*** Opening RECORDED INFORMATION ***
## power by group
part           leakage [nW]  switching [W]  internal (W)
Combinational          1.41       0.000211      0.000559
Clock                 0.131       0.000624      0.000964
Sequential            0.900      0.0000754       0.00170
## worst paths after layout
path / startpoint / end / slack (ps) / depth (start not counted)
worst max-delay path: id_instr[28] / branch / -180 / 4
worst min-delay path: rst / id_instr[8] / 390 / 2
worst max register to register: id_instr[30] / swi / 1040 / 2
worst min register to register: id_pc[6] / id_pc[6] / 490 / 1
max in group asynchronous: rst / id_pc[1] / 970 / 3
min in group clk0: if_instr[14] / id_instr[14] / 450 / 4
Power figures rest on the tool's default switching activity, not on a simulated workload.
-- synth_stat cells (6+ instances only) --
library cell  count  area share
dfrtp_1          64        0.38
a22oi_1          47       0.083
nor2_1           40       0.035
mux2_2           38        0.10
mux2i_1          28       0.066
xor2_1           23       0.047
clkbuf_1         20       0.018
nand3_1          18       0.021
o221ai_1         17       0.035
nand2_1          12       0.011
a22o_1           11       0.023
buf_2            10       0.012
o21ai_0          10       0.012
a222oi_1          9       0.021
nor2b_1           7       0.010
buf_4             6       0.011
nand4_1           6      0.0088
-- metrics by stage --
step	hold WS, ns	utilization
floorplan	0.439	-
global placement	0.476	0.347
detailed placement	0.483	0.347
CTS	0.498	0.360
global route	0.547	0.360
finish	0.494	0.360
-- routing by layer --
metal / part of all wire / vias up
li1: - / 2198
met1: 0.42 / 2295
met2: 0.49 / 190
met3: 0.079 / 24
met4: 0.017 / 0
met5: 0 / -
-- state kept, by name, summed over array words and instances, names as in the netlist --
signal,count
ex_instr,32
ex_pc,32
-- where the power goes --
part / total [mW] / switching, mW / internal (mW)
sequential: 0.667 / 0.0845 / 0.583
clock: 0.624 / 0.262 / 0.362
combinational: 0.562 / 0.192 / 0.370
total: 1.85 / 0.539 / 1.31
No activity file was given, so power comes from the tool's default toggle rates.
--- design/flow/run.sh ---
#!/bin/bash
# OpenROAD 26Q1-2900-gdf79404cd8, Yosys 0.63+post, stock flow scripts
make -C /OpenROAD-flow-scripts/flow DESIGN_CONFIG=/design/flow/config.mk WORK_HOME=/design/flow/orfs finish
--- design/flow/config.mk ---
export PLATFORM = sky130hd
export DESIGN_NAME = receiver
export DESIGN_NICKNAME = receiver
export VERILOG_FILES = /design/flow/design.v
export SDC_FILE = /design/flow/constraint.sdc
export NUM_CORES = 4
export LEC_CHECK = 1
export CORE_UTILIZATION = 30
--- design/flow/constraint.sdc ---
current_design receiver

set clk_period 3.7
set clk_io_pct 0.2

create_clock -name clk0 -period $clk_period [get_ports {i_clk}]

set non_clock_inputs [all_inputs -no_clocks]
set_input_delay [expr $clk_period * $clk_io_pct] -clock clk0 $non_clock_inputs
set_output_delay [expr $clk_period * $clk_io_pct] -clock clk0 [all_outputs]
$ cat run.sh
#!/bin/bash
# OpenROAD 26Q1-2900-gdf79404cd8, Yosys 0.63+post, stock flow scripts
make -C /OpenROAD-flow-scripts/flow DESIGN_CONFIG=/design/flow/config.mk WORK_HOME=/design/flow/orfs finish
$ cat config.mk
export PLATFORM = sky130hd
export DESIGN_NAME = synchro
export DESIGN_NICKNAME = synchro
export VERILOG_FILES = /design/flow/design.v
export SDC_FILE = /design/flow/constraint.sdc
export NUM_CORES = 4
export LEC_CHECK = 1
export CORE_UTILIZATION = 30
$ cat constraint.sdc
current_design synchro

set clk_period 13.3
set clk_io_pct 0.2

create_clock -name clk0 -period $clk_period [get_ports {i_clk}]

set non_clock_inputs [all_inputs -no_clocks]
set_input_delay [expr $clk_period * $clk_io_pct] -clock clk0 $non_clock_inputs
set_output_delay [expr $clk_period * $clk_io_pct] -clock clk0 [all_outputs]
$ cat design.v
module binary2deg(
	input i_clk,
	input i_rst,
	input i_start,
	input[63:0] i_decimal,
	input[3:0] i_frccnt,
	output[13:0] o_deg,
	output o_finished
	);
enum {IDLE,D2B1,D2B2,SHIFT,B2D,END} state_w,state_r;
logic[13:0] deg_w,deg_r;
logic[21:0] devider_w,devider_r;
logic[34:0] tmp_w,tmp_r;
logic[63:0] decimal_w,decimal_r;
logic[21:0] binary_w,binary_r;
logic[3:0] cnt_w,cnt_r;
logic[3:0] frccnt_w,frccnt_r;
logic finished;
assign o_finished = finished;
assign o_deg = deg_r;
always@(*) begin
	deg_w = deg_r;
	devider_w = devider_r;
	tmp_w = tmp_r;
	decimal_w = decimal_r;
	binary_w = binary_r;
	cnt_w = cnt_r;
	frccnt_w = frccnt_r;
	case(state_r)
		IDLE: begin
			if(i_start) begin
				state_w = D2B1;
				decimal_w = i_decimal;
				frccnt_w = i_frccnt;
			end
			else begin
				state_w = state_r;
				decimal_w = 0;
			end
			binary_w = 0;
			devider_w = 22'b101101000000000000000;
			finished = 0;
		end
		D2B1: begin
			if(decimal_r[3:0] < 10) begin
				tmp_w = (tmp_r >> 4)+(tmp_r >> 5)+(tmp_r >> 8)+(tmp_r >> 9)+(tmp_r >> 12)+(tmp_r >> 13)+{18'd0,decimal_r[3:0],13'd0};
				state_w = state_r;
			end
			else begin
				tmp_w = tmp_r;
				state_w = D2B2;
			end
			decimal_w = decimal_r >> 4;
		end
		D2B2: begin
			if(cnt_r == (frccnt_r - 1)) begin
				state_w = SHIFT;
				cnt_w = 0;
			end
			else begin
				state_w = state_r;
				cnt_w = cnt_r + 1;
			end
			tmp_w = (tmp_r >> 4)+(tmp_r >> 5)+(tmp_r >> 8)+(tmp_r >> 9)+(tmp_r >> 12)+(tmp_r >> 13)+{18'd0,decimal_r[3:0],13'd0};
			decimal_w = decimal_r >> 4;
		end
		SHIFT: begin
			tmp_w = (tmp_r << 3) + (tmp_r << 1);
			if(cnt_r == (frccnt_r - 2)) begin
				state_w = B2D;
				binary_w = tmp_w[21:0];
				cnt_w = 0;
			end
			else begin
				state_w = state_r;
				cnt_w = cnt_r + 1;
			end
		end
		B2D: begin
			if(cnt_r == 13) begin
				state_w = END;
				cnt_w = 0;
			end
			else begin
				state_w = state_r;
				cnt_w = cnt_r + 1;
			end
			if(binary_r < devider_r) begin
				deg_w = {deg_r[12:0],1'b0};
				binary_w = binary_r;
			end
			else begin
				deg_w = {deg_r[12:0],1'b1};
				binary_w = binary_r - devider_r;
			end
			devider_w = devider_r >> 1;
			finished = 0;
		end
		END: begin
			finished = 1;
			state_w = IDLE;
		end
	endcase
end
always@(posedge i_clk or negedge i_rst) begin
	if(!i_rst) begin
		devider_r <= 22'b0101101000000000000000;
		binary_r <= 0;
		deg_r <= 0;
		cnt_r <= 0;
		state_r <= IDLE;
		decimal_r <= 64'd0;
		tmp_r <= 35'd0;
		frccnt_r <= 0;
	end
	else begin
		devider_r <= devider_w;
		binary_r <= binary_w;
		deg_r <= deg_w;
		cnt_r <= cnt_w;
		state_r <= state_w;
		decimal_r <= decimal_w;
		tmp_r <= tmp_w;
		frccnt_r <= frccnt_w;
	end
end
endmodule
module synchro(
	input i_clk,
	input i_rst,
	input i_write,
	input[7:0] i_char,
	output o_full,
	output o_check,
	output[14 - 1:0] o_deg
	);
integer i;
enum {IDLE,IDT,DATA,DEG,CHECK} state_w,state_r;
logic[7:0] cnt_w,cnt_r;
logic[7:0] char_w[7:0],char_r[7:0];
logic[2:0] r_w,r_r,w_w,w_r;
logic[7:0] char;
logic[7:0] check_w,check_r;
logic[7:0] checksum_w,checksum_r,tmp;
logic check;
logic[23:0] SI_w,SI_r;
logic[3:0] pos;
enum {INT,FRC} dstate_w,dstate_r;
logic[63:0] decimal_w,decimal_r;
logic[13:0] edg,deg_w,deg_r;
logic[3:0] frccnt_w,frccnt_r;
logic finished;
binary2deg xbinary2deg(.i_clk(i_clk),.i_rst(i_rst),.i_start(check),.i_decimal(decimal_r),.i_frccnt(frccnt_r),.o_deg(deg),.o_finished(finished));
assign o_full = ((w_r + 1) == r_r)? 1 : 0;
assign o_check = check;
assign o_deg = deg_r;
always@(*) begin
	for(i = 0; i < 8; i = i + 1) begin
		char_w[i] = char_r[i];
	end
	if(i_write) begin
		w_w = w_r + 1;
		char_w[w_r] = i_char;
	end
	else begin
		w_w = w_r;
	end
	if(w_r != r_r) begin
		char = char_r[r_r];
		r_w = r_r + 1;
	end
	else begin
		char = 0;
		r_w = r_r;
	end
end
always@(*) begin
	case(SI_r)
		{"H","D","G"} : begin
			pos = 1;
		end
		{"H","D","T"} : begin
			pos = 1;
		end
	endcase
end
always@(*) begin
	if(finished)
		deg_w = deg;
	else
		deg_w = deg_r;
end
always@(*) begin
	check = 0;
	checksum_w = checksum_r;
	SI_w = SI_r;
	decimal_w = decimal_r;
	tmp = 0;
	frccnt_w = frccnt_r;
	if(w_r != r_r) begin
		case(state_r)
			IDLE: begin
				if(char == "$") begin
					state_w = IDT;
				end
				else begin
					state_w = state_r;
				end
				cnt_w = 0;
			end
			IDT: begin
				if(cnt_r == 4) begin
					state_w = DATA;
					cnt_w = 0;
					SI_w = (SI_r << 8) + {16'd0,char};
				end
				else if(cnt_r > 1) begin
					state_w = state_r;
					cnt_w = cnt_r + 1;
					SI_w = (SI_r << 8) + {16'd0,char};
				end
				else begin
					state_w = state_r;
					SI_w = SI_r;
					cnt_w = cnt_r + 1;
				end
				check_w = check_r ^ char;
			end
			DATA: begin
				if(char == "*") begin
					state_w = CHECK;
					cnt_w = 0;
					check_w = check_r;
				end
				else if(char == ",") begin
					cnt_w = cnt_r + 1;
					check_w = check_r ^ char;
					if(cnt_r == (pos - 1)) begin
						state_w = DEG;
					end
					else begin
						state_w = state_r;
					end
				end
				else begin
					state_w = state_r;
					cnt_w = cnt_r;
					check_w = check_r ^ char;
				end
			end
			DEG: begin
				tmp = char - "0";
				if(char == ".") begin
					dstate_w = FRC;
					state_w = state_r;
					cnt_w = cnt_r;
					frccnt_w = frccnt_r;
					decimal_w = (decimal_r << 4) + {60'd0,tmp[3:0]};
				end
				else if(char == ",") begin
					dstate_w = INT;
					state_w = DATA;
					cnt_w = cnt_r;
					frccnt_w = frccnt_r;
					decimal_w = decimal_r;
				end
				else begin
					state_w = state_r;
					dstate_w = dstate_r;
					cnt_w = cnt_r;
					decimal_w = (decimal_r << 4) + {60'd0,tmp[3:0]};
					if(dstate_r == FRC) begin
						frccnt_w = frccnt_r;
					end
					else begin
						frccnt_w = frccnt_r + 1;
					end
				end
				check_w = check_r ^ char;
			end
			CHECK: begin
				if(char == 8'hd) begin
					state_w = IDLE;
					cnt_w = 0;
					if(check_r == checksum_r) begin
						check = 1;
					end
					else begin
						check = 0;
					end
				end
				else begin
					if((char > "/") && (char < ":")) begin
						tmp = char - "0";
						checksum_w = cnt_r == 0 ? {tmp[3:0],4'd0} : {checksum_r[7:4],tmp[3:0]};
					end
					else if((char > "@") && (char < "G")) begin
						tmp = char - "A";
						checksum_w = cnt_r == 0 ? {tmp[3:0],4'd0} : {checksum_r[7:4],tmp[3:0]};
					end
					else begin
						checksum_w = checksum_r;
					end
					cnt_w = cnt_r + 1;
				end
			end
		endcase
	end
	else begin
		state_w = state_r;
		cnt_w = cnt_r;
		checksum_w = checksum_r;
		check_w = check_r;
	end
end
always@(posedge i_clk or negedge i_rst) begin
	if(!i_rst) begin
		state_r <= IDLE;
		dstate_r <= INT;
		cnt_r <= 0;
		deg_r <= 0;
		checksum_r <= 0;
		check_r <= 0;
		SI_r <= 0;
		r_r <= 0;
		w_r <= 0;
		decimal_r <= 0;
		frccnt_r <= 0;
		for(i = 0; i < 8; i = i + 1) begin
			char_r[i] <= 0;
		end
	end
	else begin
		state_r <= state_w;
		dstate_r <= dstate_w;
		cnt_r <= cnt_w;
		deg_r <= deg_w;
		checksum_r <= checksum_w;
		check_r <= check_w;
		SI_r <= SI_w;
		r_r <= r_w;
		w_r <= w_w;
		decimal_r <= decimal_w;
		frccnt_r <= frccnt_w;
		for(i = 0; i < 8; i = i + 1) begin
			char_r[i] <= char_w[i];
		end
	end
end
endmodule
==> impl_metrics.json <==
{
  "hold_path_depth": 2,
  "dieHeight_um": 305.0,
  "fp-utilization": 0.3045,
  "use_met1": 0.2260,
  "ys_area_sq_mm": 0.02754,
  "avgRoutedWirePerCell_um": 15.42,
  "fmax_ghz": 0.1312,
  "drive_gt1_frac": 0.09830,
  "cts_max_path_buffers": 3,
  "grt_overflow": 0,
  "seq_area_sq_mm": 0.01196,
  "comb_area_sq_mm": 0.01456,
  "rr_endpoint": "xbinary2deg.tmp_r[30]",
  "grt_max_degree": 123,
  "drt-total-wl_um": 61760,
  "yosys_cells": 2790,
  "p_per_area_mw_per_mm2": 126.0,
  "pwr-share-comb": 0.247,
  "drt-pass1-iter-count": 5,
  "num_vias": 19714,
  "min_path_type": "reg2reg",
  "async_flop_share": 0.7839,
  "design.die.area_sq_mm": 0.09300,
  "drc": 0,
  "clk_pin_slew_ps": 60,
  "unclocked_pins": 113,
  "synth_area_sq_mm": 0.02754,
  "use_met2": 0.2041,
  "place_ws_ps": 6172,
  "final_cells": 4006,
  "drv_slew": 0,
  "ff_type": "dfrtp_1",
  "ir_drop_mv": 0.1240,
  "setup_violations": 0,
  "untimed_endpoints": 225,
  "grt_use_met3": 0.02264,
  "finalCritPeriodShare": 0.5732,
  "layout_min_cycle_time_ps": 7624,
  "skew_ps": 39.06,
  "worstHoldStart": "decimal_r[28]",
  "drtIter0Drc": 1349,
  "layout_setup_ws_ps": 5676,
  "cts_resized": 0,
  "crit_required_ps": 10640,
  "critPathCaptureType": "primary output",
  "gp_congestion": 0.9415,
  "fillers": 9037,
  "r2r-start": "xbinary2deg.tmp_r[9]",
  "arrival_ps": 4960,
  "hold_buffers": 0,
  "p_seq_frac": 0.398,
  "root_buffer": "clkbuf_16",
  "start_kind": "flip-flop",
  "enable_flop_cells": 0,
  "r2r_setup_slack_ps": 6070,
  "antenna_found_initial": 0,
  "postRouteAntennaNets": 0,
  "intPower_w": 0.002650,
  "postSynthCellCount": 2790,
  "critical_path_class": "reg2out",
  "rsz0062_at_grt": "false",
  "outcome": "finished clean",
  "die_x_um": 305.0,
  "synth.distinct_cells": 100,
  "via_per_inst": 4.921,
  "dp_hpwl_um": 42180,
  "hold_viol": 0,
  "crit_path_max_fanout": 68,
  "dp.cells": 3916,
  "reg2regPathDepth": 27,
  "slew_headroom": 0.3601,
  "cap_violations": 0,
  "grt_usage": 0.1397,
  "top_usage_layer": "met1",
  "cts_setup_buffers": 0,
  "p_switching_w": 0.001210,
  "first_global_vias": 19421,
  "lay_top_cells": "nand2_1 (406), dfrtp_1 (406), a21oi_1 (200), ha_1 (169), o21ai_0 (132)",
  "cts_made_buffers": 48,
  "cts_tree": "done",
  "timing.setup.tns_ps": 0,
  "core_sq_mm": 0.09042,
  "clk_latency_ps": 600,
  "grt_pass1_wl_um": 103900,
  "syn_to_final_growth_pct": 11.21,
  "worst_pin_slew_ps": 954.7,
  "io_pins": 27,
  "p_leak_nw": 15.18,
  "p_sw_frac": 0.3134,
  "p_clk_frac": 0.355,
  "min_to": "decimal_r[32]",
  "htree_levels": 2,
  "ys.flops": 523,
  "rows": 110,
  "numPortBuffers": 13,
  "synth_warnings": 6,
  "syn_area_per_cell_sq_um": 9.870,
  "warnings": 44
}
## cell type report
class / count / area share
multi-input combinational: 2026 / 0.4755
sequential: 523 / 0.3906
tap: 1176 / 0.04805
clock buffer: 65 / 0.04359
inverter: 132 / 0.01618
timing repair buffer: 59 / 0.01610
clock inverter: 23 / 0.009846
antenna: 2 / 0.0001634
## metrics by stage
stage	total power, W	hold WS (ps)	utilization	cell area [sq um]
global placement	0.002498	449.7	0.3205	28980
floorplan	0.002242	439.1	-	27580
global route	0.004068	481.2	0.3386	30620
finish	0.003859	453.4	0.3387	30620
detailed placement	0.002506	452.0	0.3205	28980
CTS	0.003909	455.0	0.3386	30620
## Yosys cell counts, types with 59 or more instances
library cell	count	area, sq um
a21o_1	70	525.5
a21oi_1	203	1016
and2_1	59	369.1
and3_1	77	481.7
clkbuf_1	65	244.0
dfrtp_1	406	10160
dlxtn_1	113	1700
fa_1	79	1582
ha_1	169	2115
inv_1	131	491.7
mux2_2	86	968.4
nand2_1	406	1524
nor2_1	100	375.4
o21ai_0	132	660.6
xnor2_1	70	613.1
## critical path, cell delays in order, from the launching register on
cell and delay (ps):
dfrtp_1 470, ha_1 260, ha_1 340, nor4_2 440
nand3_1 120, a41oi_1 560, ha_1 240, nor3b_1 370
nand3_1 190, nor4_4 170, buf_4 530, clkdlybuf4s50_1 630
## cell families (layout without fill, tap and decap cells)
kind of cell	Yosys count	count (layout)	synth area share
DFF	410	410	0.3728
buffers and inverters	253	279	0.04067
other	1	15	0.0001362
AOI/OAI and AO/OA	667	667	0.1553
muxes	94	94	0.03880
latches	113	113	0.06174
adders and majority gates	248	248	0.1342
xor gates and xnor gates	120	120	0.03817
and+or+nand+nor	884	884	0.1584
*** Closing RECORDED INFORMATION ***
| TASK STATEMENT |
Please count how many lines of the records include "part", giving the number and nothing else.

| ANSWER BOX |
3